2.7.2. Floating-point Support The SDK provides a highly optimized single and double precision floating point implementation. In addition to being fast, many of the functions are actually implemented using support provided in the RP2040 bootrom. This means the interface from your code to the ROM floating point library has very minimal impact on your program size, certainly using dramatically less flash storage than including the standard floating point routines shipped with your compiler.
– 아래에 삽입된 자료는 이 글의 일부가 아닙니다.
This is an optimization exercise on Yosys and OpenROAD, whose aim is small area, a short achievable clock period and few clock cycles per item, not a production implementation.
No run shown here included a check of the RTL's function; only the layout flow was run.

==> design/flow/design.v <==
module qr_rs_decoder (
  input  wire         clk,
  input  wire         rst,
  input  wire         cmd_valid,
  output wire         cmd_ready,
  input  wire [7:0]   cmd_n,
  input  wire [4:0]   cmd_k,
  input  wire         in_valid,
  output wire         in_ready,
  input  wire [7:0]   in_data,
  output reg          res_valid,
  output reg  [1:0]   res_err,
  output reg  [2:0]   res_sub,
  output reg  [3:0]   res_nerr,
  output wire [119:0] res_eloc,
  output wire [119:0] res_emag
);
  localparam KMAX = 30;
  function [7:0] gf_mul(input [7:0] a, input [7:0] b);
    integer i;
    reg [7:0] p, x;
    begin
      p = 8'h00;
      x = a;
      for (i = 0; i < 8; i = i + 1) begin
        if (b[i]) p = p ^ x;
        x = {x[6:0], 1'b0} ^ (x[7] ? 8'h1D : 8'h00);
      end
      gf_mul = p;
    end
  endfunction
  function [7:0] alpha_pow(input integer e);
    integer i;
    reg [7:0] x;
    begin
      x = 8'h01;
      for (i = 0; i < e; i = i + 1)
        x = {x[6:0], 1'b0} ^ (x[7] ? 8'h1D : 8'h00);
      alpha_pow = x;
    end
  endfunction
  function [7:0] gf_inv(input [7:0] a);
    begin
      case (a)
      8'h00: gf_inv = 8'h00;
      8'h01: gf_inv = 8'h01;
      8'h02: gf_inv = 8'h8E;
      8'h03: gf_inv = 8'hF4;
      8'h04: gf_inv = 8'h47;
      8'h05: gf_inv = 8'hA7;
      8'h06: gf_inv = 8'h7A;
      8'h07: gf_inv = 8'hBA;
      8'h08: gf_inv = 8'hAD;
      8'h09: gf_inv = 8'h9D;
      8'h0A: gf_inv = 8'hDD;
      8'h0B: gf_inv = 8'h98;
      8'h0C: gf_inv = 8'h3D;
      8'h0D: gf_inv = 8'hAA;
      8'h0E: gf_inv = 8'h5D;
      8'h0F: gf_inv = 8'h96;
      8'h10: gf_inv = 8'hD8;
      8'h11: gf_inv = 8'h72;
      8'h12: gf_inv = 8'hC0;
      8'h13: gf_inv = 8'h58;
      8'h14: gf_inv = 8'hE0;
      8'h15: gf_inv = 8'h3E;
      8'h16: gf_inv = 8'h4C;
      8'h17: gf_inv = 8'h66;
      8'h18: gf_inv = 8'h90;
      8'h19: gf_inv = 8'hDE;
      8'h1A: gf_inv = 8'h55;
      8'h1B: gf_inv = 8'h80;
      8'h1C: gf_inv = 8'hA0;
      8'h1D: gf_inv = 8'h83;
      8'h1E: gf_inv = 8'h4B;
      8'h1F: gf_inv = 8'h2A;
      8'h20: gf_inv = 8'h6C;
      8'h21: gf_inv = 8'hED;
      8'h22: gf_inv = 8'h39;
      8'h23: gf_inv = 8'h51;
      8'h24: gf_inv = 8'h60;
      8'h25: gf_inv = 8'h56;
      8'h26: gf_inv = 8'h2C;
      8'h27: gf_inv = 8'h8A;
      8'h28: gf_inv = 8'h70;
      8'h29: gf_inv = 8'hD0;
      8'h2A: gf_inv = 8'h1F;
      8'h2B: gf_inv = 8'h4A;
      8'h2C: gf_inv = 8'h26;
      8'h2D: gf_inv = 8'h8B;
      8'h2E: gf_inv = 8'h33;
      8'h2F: gf_inv = 8'h6E;
      8'h30: gf_inv = 8'h48;
      8'h31: gf_inv = 8'h89;
      8'h32: gf_inv = 8'h6F;
      8'h33: gf_inv = 8'h2E;
      8'h34: gf_inv = 8'hA4;
      8'h35: gf_inv = 8'hC3;
      8'h36: gf_inv = 8'h40;
      8'h37: gf_inv = 8'h5E;
      8'h38: gf_inv = 8'h50;
      8'h39: gf_inv = 8'h22;
      8'h3A: gf_inv = 8'hCF;
      8'h3B: gf_inv = 8'hA9;
      8'h3C: gf_inv = 8'hAB;
      8'h3D: gf_inv = 8'h0C;
      8'h3E: gf_inv = 8'h15;
      8'h3F: gf_inv = 8'hE1;
      8'h40: gf_inv = 8'h36;
      8'h41: gf_inv = 8'h5F;
      8'h42: gf_inv = 8'hF8;
      8'h43: gf_inv = 8'hD5;
      8'h44: gf_inv = 8'h92;
      8'h45: gf_inv = 8'h4E;
      8'h46: gf_inv = 8'hA6;
      8'h47: gf_inv = 8'h04;
      8'h48: gf_inv = 8'h30;
      8'h49: gf_inv = 8'h88;
      8'h4A: gf_inv = 8'h2B;
      8'h4B: gf_inv = 8'h1E;
      8'h4C: gf_inv = 8'h16;
      8'h4D: gf_inv = 8'h67;
      8'h4E: gf_inv = 8'h45;
      8'h4F: gf_inv = 8'h93;
      8'h50: gf_inv = 8'h38;
      8'h51: gf_inv = 8'h23;
      8'h52: gf_inv = 8'h68;
      8'h53: gf_inv = 8'h8C;
      8'h54: gf_inv = 8'h81;
      8'h55: gf_inv = 8'h1A;
      8'h56: gf_inv = 8'h25;
      8'h57: gf_inv = 8'h61;
      8'h58: gf_inv = 8'h13;
      8'h59: gf_inv = 8'hC1;
      8'h5A: gf_inv = 8'hCB;
      8'h5B: gf_inv = 8'h63;
      8'h5C: gf_inv = 8'h97;
      8'h5D: gf_inv = 8'h0E;
      8'h5E: gf_inv = 8'h37;
      8'h5F: gf_inv = 8'h41;
      8'h60: gf_inv = 8'h24;
      8'h61: gf_inv = 8'h57;
      8'h62: gf_inv = 8'hCA;
      8'h63: gf_inv = 8'h5B;
      8'h64: gf_inv = 8'hB9;
      8'h65: gf_inv = 8'hC4;
      8'h66: gf_inv = 8'h17;
      8'h67: gf_inv = 8'h4D;
      8'h68: gf_inv = 8'h52;
      8'h69: gf_inv = 8'h8D;
      8'h6A: gf_inv = 8'hEF;
      8'h6B: gf_inv = 8'hB3;
      8'h6C: gf_inv = 8'h20;
      8'h6D: gf_inv = 8'hEC;
      8'h6E: gf_inv = 8'h2F;
      8'h6F: gf_inv = 8'h32;
      8'h70: gf_inv = 8'h28;
      8'h71: gf_inv = 8'hD1;
      8'h72: gf_inv = 8'h11;
      8'h73: gf_inv = 8'hD9;
      8'h74: gf_inv = 8'hE9;
      8'h75: gf_inv = 8'hFB;
      8'h76: gf_inv = 8'hDA;
      8'h77: gf_inv = 8'h79;
      8'h78: gf_inv = 8'hDB;
      8'h79: gf_inv = 8'h77;
      8'h7A: gf_inv = 8'h06;
      8'h7B: gf_inv = 8'hBB;
      8'h7C: gf_inv = 8'h84;
      8'h7D: gf_inv = 8'hCD;
      8'h7E: gf_inv = 8'hFE;
      8'h7F: gf_inv = 8'hFC;
      8'h80: gf_inv = 8'h1B;
      8'h81: gf_inv = 8'h54;
      8'h82: gf_inv = 8'hA1;
      8'h83: gf_inv = 8'h1D;
      8'h84: gf_inv = 8'h7C;
      8'h85: gf_inv = 8'hCC;
      8'h86: gf_inv = 8'hE4;
      8'h87: gf_inv = 8'hB0;
      8'h88: gf_inv = 8'h49;
      8'h89: gf_inv = 8'h31;
      8'h8A: gf_inv = 8'h27;
      8'h8B: gf_inv = 8'h2D;
      8'h8C: gf_inv = 8'h53;
      8'h8D: gf_inv = 8'h69;
      8'h8E: gf_inv = 8'h02;
      8'h8F: gf_inv = 8'hF5;
      8'h90: gf_inv = 8'h18;
      8'h91: gf_inv = 8'hDF;
      8'h92: gf_inv = 8'h44;
      8'h93: gf_inv = 8'h4F;
      8'h94: gf_inv = 8'h9B;
      8'h95: gf_inv = 8'hBC;
      8'h96: gf_inv = 8'h0F;
      8'h97: gf_inv = 8'h5C;
      8'h98: gf_inv = 8'h0B;
      8'h99: gf_inv = 8'hDC;
      8'h9A: gf_inv = 8'hBD;
      8'h9B: gf_inv = 8'h94;
      8'h9C: gf_inv = 8'hAC;
      8'h9D: gf_inv = 8'h09;
      8'h9E: gf_inv = 8'hC7;
      8'h9F: gf_inv = 8'hA2;
      8'hA0: gf_inv = 8'h1C;
      8'hA1: gf_inv = 8'h82;
      8'hA2: gf_inv = 8'h9F;
      8'hA3: gf_inv = 8'hC6;
      8'hA4: gf_inv = 8'h34;
      8'hA5: gf_inv = 8'hC2;
      8'hA6: gf_inv = 8'h46;
      8'hA7: gf_inv = 8'h05;
      8'hA8: gf_inv = 8'hCE;
      8'hA9: gf_inv = 8'h3B;
      8'hAA: gf_inv = 8'h0D;
      8'hAB: gf_inv = 8'h3C;
      8'hAC: gf_inv = 8'h9C;
      8'hAD: gf_inv = 8'h08;
      8'hAE: gf_inv = 8'hBE;
      8'hAF: gf_inv = 8'hB7;
      8'hB0: gf_inv = 8'h87;
      8'hB1: gf_inv = 8'hE5;
      8'hB2: gf_inv = 8'hEE;
      8'hB3: gf_inv = 8'h6B;
      8'hB4: gf_inv = 8'hEB;
      8'hB5: gf_inv = 8'hF2;
      8'hB6: gf_inv = 8'hBF;
      8'hB7: gf_inv = 8'hAF;
      8'hB8: gf_inv = 8'hC5;
      8'hB9: gf_inv = 8'h64;
      8'hBA: gf_inv = 8'h07;
      8'hBB: gf_inv = 8'h7B;
      8'hBC: gf_inv = 8'h95;
      8'hBD: gf_inv = 8'h9A;
      8'hBE: gf_inv = 8'hAE;
      8'hBF: gf_inv = 8'hB6;
      8'hC0: gf_inv = 8'h12;
      8'hC1: gf_inv = 8'h59;
      8'hC2: gf_inv = 8'hA5;
      8'hC3: gf_inv = 8'h35;
      8'hC4: gf_inv = 8'h65;
      8'hC5: gf_inv = 8'hB8;
      8'hC6: gf_inv = 8'hA3;
      8'hC7: gf_inv = 8'h9E;
      8'hC8: gf_inv = 8'hD2;
      8'hC9: gf_inv = 8'hF7;
      8'hCA: gf_inv = 8'h62;
      8'hCB: gf_inv = 8'h5A;
      8'hCC: gf_inv = 8'h85;
      8'hCD: gf_inv = 8'h7D;
      8'hCE: gf_inv = 8'hA8;
      8'hCF: gf_inv = 8'h3A;
      8'hD0: gf_inv = 8'h29;
      8'hD1: gf_inv = 8'h71;
      8'hD2: gf_inv = 8'hC8;
      8'hD3: gf_inv = 8'hF6;
      8'hD4: gf_inv = 8'hF9;
      8'hD5: gf_inv = 8'h43;
      8'hD6: gf_inv = 8'hD7;
      8'hD7: gf_inv = 8'hD6;
      8'hD8: gf_inv = 8'h10;
      8'hD9: gf_inv = 8'h73;
      8'hDA: gf_inv = 8'h76;
      8'hDB: gf_inv = 8'h78;
      8'hDC: gf_inv = 8'h99;
      8'hDD: gf_inv = 8'h0A;
      8'hDE: gf_inv = 8'h19;
      8'hDF: gf_inv = 8'h91;
      8'hE0: gf_inv = 8'h14;
      8'hE1: gf_inv = 8'h3F;
      8'hE2: gf_inv = 8'hE6;
      8'hE3: gf_inv = 8'hF0;
      8'hE4: gf_inv = 8'h86;
      8'hE5: gf_inv = 8'hB1;
      8'hE6: gf_inv = 8'hE2;
      8'hE7: gf_inv = 8'hF1;
      8'hE8: gf_inv = 8'hFA;
      8'hE9: gf_inv = 8'h74;
      8'hEA: gf_inv = 8'hF3;
      8'hEB: gf_inv = 8'hB4;
      8'hEC: gf_inv = 8'h6D;
      8'hED: gf_inv = 8'h21;
      8'hEE: gf_inv = 8'hB2;
      8'hEF: gf_inv = 8'h6A;
      8'hF0: gf_inv = 8'hE3;
      8'hF1: gf_inv = 8'hE7;
      8'hF2: gf_inv = 8'hB5;
      8'hF3: gf_inv = 8'hEA;
      8'hF4: gf_inv = 8'h03;
      8'hF5: gf_inv = 8'h8F;
      8'hF6: gf_inv = 8'hD3;
      8'hF7: gf_inv = 8'hC9;
      8'hF8: gf_inv = 8'h42;
      8'hF9: gf_inv = 8'hD4;
      8'hFA: gf_inv = 8'hE8;
      8'hFB: gf_inv = 8'h75;
      8'hFC: gf_inv = 8'h7F;
      8'hFD: gf_inv = 8'hFF;
      8'hFE: gf_inv = 8'h7E;
      8'hFF: gf_inv = 8'hFD;
        default: gf_inv = 8'h00;
      endcase
    end
  endfunction
  integer i, j;
  reg       cr;
  reg       pv;
  reg [7:0] pn;
  reg [4:0] pk;
  assign cmd_ready = cr;
  wire cmd_acc = cmd_valid & cr;
  wire p_param = (pn == 8'd0) || ({3'b000, pk} > pn) || (pk > KMAX);
  reg       ir;
  reg       av, aparam, afirst, alast;
  reg [7:0] an, arem;
  reg [4:0] ak;
  assign in_ready = ir;
  wire in_acc = in_valid & ir;
  reg       dv, dfirst, dlast;
  reg [7:0] dd, dn;
  reg [4:0] dk;
  reg [7:0] syn [0:KMAX-1];
  reg       s1_full, s1_param;
  reg [7:0] s1_n;
  reg [4:0] s1_k;
  localparam [1:0] E_IDLE = 2'd0, E_TEST = 2'd1, E_DIV = 2'd2, E_END = 2'd3;
  localparam [2:0] K_CHIEN = 3'd0, K_PARAM = 3'd1, K_SYNZ = 3'd2, K_SUB3 = 3'd3, K_SUB5 = 3'd4;
  reg [1:0] es;
  reg [7:0] R [0:KMAX];
  reg [7:0] Q [0:KMAX];
  reg [7:0] U [0:15];
  reg [7:0] V [0:15];
  reg [4:0] lb;         
  reg [4:0] d, z;
  reg [7:0] invq;
  reg       first, looped;
  reg [7:0] n2;
  reg [4:0] k2;
  reg [2:0] kind2;
  localparam [1:0] C_IDLE = 2'd0, C_RUN = 2'd1, C_FL1 = 2'd2, C_FL2 = 2'd3;
  reg [1:0] cs;
  reg [7:0] sg [0:15];
  reg [7:0] om [0:14];
  reg [7:0] pos;
  reg [3:0] degs;
  reg [4:0] rcnt;
  reg       den0;
  reg       a3v, a3root;
  reg [7:0] a3so, a3wo, a3pos;
  reg       b3v;
  reg [3:0] b3idx;
  reg [7:0] b3inv, b3wo;
  reg [7:0] eloc [0:14];
  reg [7:0] emag [0:14];
  genvar g;
  generate
    for (g = 0; g < 15; g = g + 1) begin : g_out
      assign res_eloc[8*g +: 8] = eloc[g];
      assign res_emag[8*g +: 8] = emag[g];
    end
  endgenerate
  wire s3_idle   = (cs == C_IDLE);
  wire s2_take   = (es == E_IDLE) & s1_full;
  wire s3_take   = (es == E_END) & s3_idle;
  wire s2_idle_n = ((es == E_IDLE) & !s1_full) | s3_take;
  wire a_param_go  = av & aparam & !s1_full & !dv;
  wire a_byte_done = in_acc & alast;
  wire a_free      = !av | a_byte_done | a_param_go;
  wire a_take      = a_free & pv;
  wire av_n        = a_take | (av & !a_free);
  wire aparam_n    = a_take ? p_param : aparam;
  wire afirst_n    = a_take | (afirst & !in_acc);
  always @(posedge clk) begin
    if (rst) begin
      cr <= 1'b1;
      pv <= 1'b0;
      av <= 1'b0;
      ir <= 1'b0;
      dv <= 1'b0;
    end else begin
      if (cmd_acc) begin
        pn <= cmd_n;
        pk <= cmd_k;
      end
      pv <= cmd_acc | (pv & !a_take);
      cr <= !(cmd_acc | (pv & !a_take));
      if (a_take) begin
        av     <= 1'b1;
        an     <= pn;
        ak     <= pk;
        aparam <= p_param;
        arem   <= pn;
        afirst <= 1'b1;
        alast  <= (pn == 8'd1);
      end else if (a_free) begin
        av <= 1'b0;
      end else if (in_acc) begin
        arem   <= arem - 8'd1;
        afirst <= 1'b0;
        alast  <= (arem == 8'd2);
      end
      ir <= av_n & !aparam_n & (!afirst_n | s2_idle_n);
      dv <= in_acc;
    end
    dd     <= in_data;
    dfirst <= afirst;
    dlast  <= alast;
    dn     <= an;
    dk     <= ak;
  end
  always @(posedge clk) begin
    if (dv)
      for (i = 0; i < KMAX; i = i + 1)
        syn[i] <= (gf_mul(syn[i], alpha_pow(i)) & {8{!dfirst}}) ^ dd;
  end
  always @(posedge clk) begin
    if (rst) begin
      s1_full <= 1'b0;
    end else begin
      if (s2_take) s1_full <= 1'b0;
      if (dv && dlast) begin
        s1_full  <= 1'b1;
        s1_param <= 1'b0;
        s1_n     <= dn;
        s1_k     <= dk;
      end
      if (a_param_go) begin
        s1_full  <= 1'b1;
        s1_param <= 1'b1;
      end
    end
  end
  wire [7:0] lead = R[lb];
  wire [4:0] hk = (k2 + 5'd1) >> 1;       
  reg        anynz, hi;
  always @* begin
    anynz = 1'b0;
    hi    = 1'b0;
    for (j = 0; j <= KMAX; j = j + 1) begin
      if (R[j] != 8'h00) begin
        anynz = 1'b1;
        if (j >= hk) hi = 1'b1;
      end
    end
  end
  wire [7:0] sc = first ? invq : lead;
  reg  [7:0] mq [0:KMAX];
  reg  [7:0] mv [0:15];
  always @* begin
    for (j = 0; j <= KMAX; j = j + 1) mq[j] = gf_mul(sc, Q[j]);
    for (j = 0; j < 16; j = j + 1)    mv[j] = gf_mul(sc, V[j]);
  end
  always @(posedge clk) begin
    if (rst) begin
      es <= E_IDLE;
    end else begin
      case (es)
        E_IDLE: begin
          if (s1_full) begin
            n2 <= s1_n;
            k2 <= s1_k;
            if (s1_param) begin
              kind2 <= K_PARAM;
              es    <= E_END;
            end else begin
              for (j = 0; j <= KMAX; j = j + 1) begin
                R[j] <= (j < KMAX && j < s1_k) ? syn[j] : 8'h00;
                Q[j] <= (j == s1_k) ? 8'h01 : 8'h00;
              end
              for (j = 0; j < 16; j = j + 1) begin
                U[j] <= (j == 0) ? 8'h01 : 8'h00;
                V[j] <= 8'h00;
              end
              lb     <= s1_k - 5'd1;
              z      <= 5'd0;
              looped <= 1'b0;
              es     <= E_TEST;
            end
          end
        end
        E_TEST: begin
          if (!looped && !anynz) begin
            kind2 <= K_SYNZ;
            es    <= E_END;
          end else if (!hi) begin
            kind2 <= !looped ? K_SUB5 : (U[0] == 8'h00) ? K_SUB3 : K_CHIEN;
            es    <= E_END;
          end else if (lead == 8'h00) begin
            for (j = 0; j <= KMAX; j = j + 1) R[j] <= (j > 0) ? R[j-1] : 8'h00;
            for (j = 0; j < 16; j = j + 1)    U[j] <= (j > 0) ? U[j-1] : 8'h00;
            z <= z + 5'd1;
          end else begin
            for (j = 0; j <= KMAX; j = j + 1) begin
              R[j] <= Q[j];
              Q[j] <= (j > 0) ? R[j-1] : 8'h00;
            end
            for (j = 0; j < 16; j = j + 1) begin
              U[j] <= V[j];
              V[j] <= (j > 0) ? U[j-1] : 8'h00;
            end
            invq   <= gf_inv(lead);
            d      <= z + 5'd1;
            z      <= 5'd0;
            lb     <= lb + 5'd1;
            first  <= 1'b1;
            looped <= 1'b1;
            es     <= E_DIV;
          end
        end
        E_DIV: begin
          for (j = 0; j <= KMAX; j = j + 1) R[j] <= R[j] ^ mq[j];
          for (j = 0; j < 16; j = j + 1)    U[j] <= U[j] ^ mv[j];
          if (d != 5'd0) begin
            for (j = 0; j <= KMAX; j = j + 1)
              Q[j] <= (j < KMAX) ? (first ? mq[j+1] : Q[j+1]) : 8'h00;
            for (j = 0; j < 16; j = j + 1)
              V[j] <= (j < 15) ? (first ? mv[j+1] : V[j+1]) : 8'h00;
          end else if (first) begin
            for (j = 0; j <= KMAX; j = j + 1) Q[j] <= mq[j];
            for (j = 0; j < 16; j = j + 1)    V[j] <= mv[j];
          end
          first <= 1'b0;
          lb    <= lb - 5'd1;
          d     <= d - 5'd1;
          if (d == 5'd0) es <= E_TEST;
        end
        E_END: begin
          if (s3_idle) es <= E_IDLE;
        end
      endcase
    end
  end
  reg [7:0] ssum, sodd, wsum;
  always @* begin
    ssum = 8'h00;
    sodd = 8'h00;
    wsum = 8'h00;
    for (j = 0; j < 16; j = j + 1) begin
      ssum = ssum ^ sg[j];
      if (j % 2 == 1) sodd = sodd ^ sg[j];
    end
    for (j = 0; j < 15; j = j + 1) wsum = wsum ^ om[j];
  end
  always @(posedge clk) begin
    if (rst) begin
      cs        <= C_IDLE;
      res_valid <= 1'b0;
      a3v       <= 1'b0;
      b3v       <= 1'b0;
    end else begin
      res_valid <= 1'b0;
      a3v       <= 1'b0;
      b3v       <= 1'b0;
      case (cs)
        C_IDLE: begin
          if (s3_take) begin
            if (kind2 == K_CHIEN) begin
              for (j = 0; j < 16; j = j + 1) sg[j] <= U[j];
              for (j = 0; j < 15; j = j + 1) om[j] <= R[j];
              pos  <= n2 - 8'd1;
              degs <= k2[3:0] - lb[3:0] - 4'd1;
              rcnt <= 5'd0;
              den0 <= 1'b0;
              cs   <= C_RUN;
            end else begin
              res_valid <= 1'b1;
              res_nerr  <= 4'd0;
              case (kind2)
                K_PARAM: begin res_err <= 2'd1; res_sub <= 3'd1; end
                K_SUB3:  begin res_err <= 2'd2; res_sub <= 3'd3; end
                K_SUB5:  begin res_err <= 2'd2; res_sub <= 3'd5; end
                default: begin res_err <= 2'd0; res_sub <= 3'd0; end
              endcase
            end
          end
        end
        C_RUN: begin
          a3v    <= 1'b1;
          a3root <= (ssum == 8'h00);
          a3so   <= sodd;
          a3wo   <= wsum;
          a3pos  <= pos;
          for (j = 0; j < 16; j = j + 1) sg[j] <= gf_mul(sg[j], alpha_pow((255 - j) % 255));
          for (j = 0; j < 15; j = j + 1) om[j] <= gf_mul(om[j], alpha_pow((255 - j) % 255));
          pos <= pos - 8'd1;
          if (pos == 8'd0 || rcnt == {1'b0, degs}) cs <= C_FL1;
        end
        C_FL1: cs <= C_FL2;
        C_FL2: begin
          res_valid <= 1'b1;
          res_nerr  <= rcnt[3:0];
          if (rcnt != {1'b0, degs}) begin
            res_err <= 2'd2;
            res_sub <= 3'd4;
          end else if (den0) begin
            res_err <= 2'd2;
            res_sub <= 3'd6;
          end else begin
            res_err <= 2'd0;
            res_sub <= 3'd0;
          end
          cs <= C_IDLE;
        end
      endcase
      if (a3v && a3root && rcnt != {1'b0, degs}) begin
        eloc[rcnt[3:0]] <= a3pos;
        rcnt  <= rcnt + 5'd1;
        if (a3so == 8'h00) den0 <= 1'b1;
        b3v   <= 1'b1;
        b3idx <= rcnt[3:0];
        b3inv <= gf_inv(a3so);
        b3wo  <= a3wo;
      end
    end
    if (b3v) emag[b3idx] <= gf_mul(b3wo, b3inv);
  end
endmodule
This is an optimization exercise on Yosys and OpenROAD, whose aim is a short achievable clock period and few clock cycles, not a production implementation.
Function was checked by simulation only, so behaviour that the tests miss may differ from the original.
No activity file was given, so power comes from the tool's default toggle rates.

$ cat standard.sh
#!/bin/bash
# synth_recipe.tcl (not shown) runs the flow's synth.tcl, then flattens the netlist and writes it again
# the make line also repeats each setting of config.mk as NAME=value (left out here)
make -C /OpenROAD-flow-scripts/flow DESIGN_CONFIG=/design/flow/config.mk WORK_HOME=/design/flow/orfs CLKGATE_MAP_FILE= SYNTH_SCRIPT=/design/flow/synth_recipe.tcl "${@:-finish}"
$ cat constraint.sdc
create_clock -name core_clock -period 10.0 [get_ports {clk}]
set_input_delay 2.0000 -clock core_clock [delete_from_list [all_inputs] [get_ports {clk}]]
set_output_delay 2.0000 -clock core_clock [all_outputs]
set_load 0.01 [all_outputs]
$ cat flow/run.sh
#!/bin/bash
# Layout flow: the standard ORFS flow (standard.sh, unchanged synthesis, floorplan,
# placement, CTS and routing), with the timing repair asked to aim for a setup slack of
# 7 ns at the design's 10 ns clock, so that it keeps improving the critical paths
# instead of stopping once the 10 ns period is met. Make's output goes to make.log here;
# each ORFS step also keeps its own log under orfs/logs/.
set -euo pipefail
cd "$(dirname "$0")/.."
bash standard.sh SETUP_SLACK_MARGIN=7 finish > make.log 2>&1
Source: an optimization exercise on an open RTL-to-GDS flow (aim: small area, a short achievable clock period and few clock cycles). Production flows keep margins and buffers that such runs may drop. At most, simulation tests tie the RTL to the original design; equivalence was not proved. Power is estimated from default activity; no workload was simulated.

Design frame_reader, start of the top module:
module frame_reader (
    input  wire       clk,
    input  wire       rst,
    input  wire       in_valid,
    output wire       in_ready,
    input  wire [7:0] in_data,
    output wire       out_valid,
    input  wire       out_ready,
    output wire [7:0] out_data,
    output wire       out_last,
    output wire       out_discard
);
Size: ~1600 cells after synthesis.
Settings: LEC_CHECK=0, CAP_MARGIN=20, CORE_MARGIN=2, CORE_UTILIZATION=50, CTS_CLUSTER_DIAMETER=80, CTS_CLUSTER_SIZE=24, PLACE_DENSITY=0.65, SETUP_SLACK_MARGIN=3.8, SLEW_MARGIN=20, TNS_END_PERCENT=100; clock period 6.0 ns.
run.sh (not shown) runs the stock make flow with config.mk's settings and CLKGATE_MAP_FILE= SYNTH_SCRIPT=/design/flow/synth_recipe.tcl, a recipe that flattens the netlist after the stock synthesis.
Then changed:
--- a/flow/config.mk
+++ b/flow/config.mk
@@ -10,4 +10,4 @@
 export CORE_UTILIZATION = 50
-export CTS_CLUSTER_DIAMETER = 80
-export CTS_CLUSTER_SIZE = 24
+export CTS_CLUSTER_DIAMETER = 70
+export CTS_CLUSTER_SIZE = 20
 export PLACE_DENSITY = 0.65
=>
- synthesized area is unchanged
- via count stays flat
- global-route usage is about the same
- hold slack degrades by 0.0036 ns
- flip-flop and latch count stays the same
Function was not checked in any run of this note: the RTL went through the layout flow alone.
The physical ROM storage on RP2040 has single-cycle access (with a dedicated arbiter on the RP2040 busfabric), and accessing code stored here does not put pressure on the flash cache or take up space in memory, so not only are the routines fast, the rest of your code will run faster due them being resident in ROM. This implementation is used by default as it is the best choice in the majority of cases, however it is also possible to switch to using the regular compiler soft floating point support.
bootrom에 있는 함수들을 이용하면 더욱 빠르게 부동소수점 연산이 가능하다는데
나누기 연산의 경우 GCC 라이브러리에 비해서 586% 감소한다고
아래 두개는 먼가 미친듯한 성능 차이가 있어서 끌어 와봄.
Function ROM/SDK (μs) GCC 9 (μs) Performance Ratio __aeabi_fdiv 74.7 437.5 586% __aeabi_f2lz 63.1 1240.5 1966% __aeabi_f2ulz 46.1 1157 2510%
27페이지에 나오는 내용인데(2021.07.07 기준)
GCC 라이브러리를 사용하여 계산하는 것과
SDK 라이브러리(RP2040 hardware divider)를 이용하는 것의 속도 차이가 어마어마하다고 한다.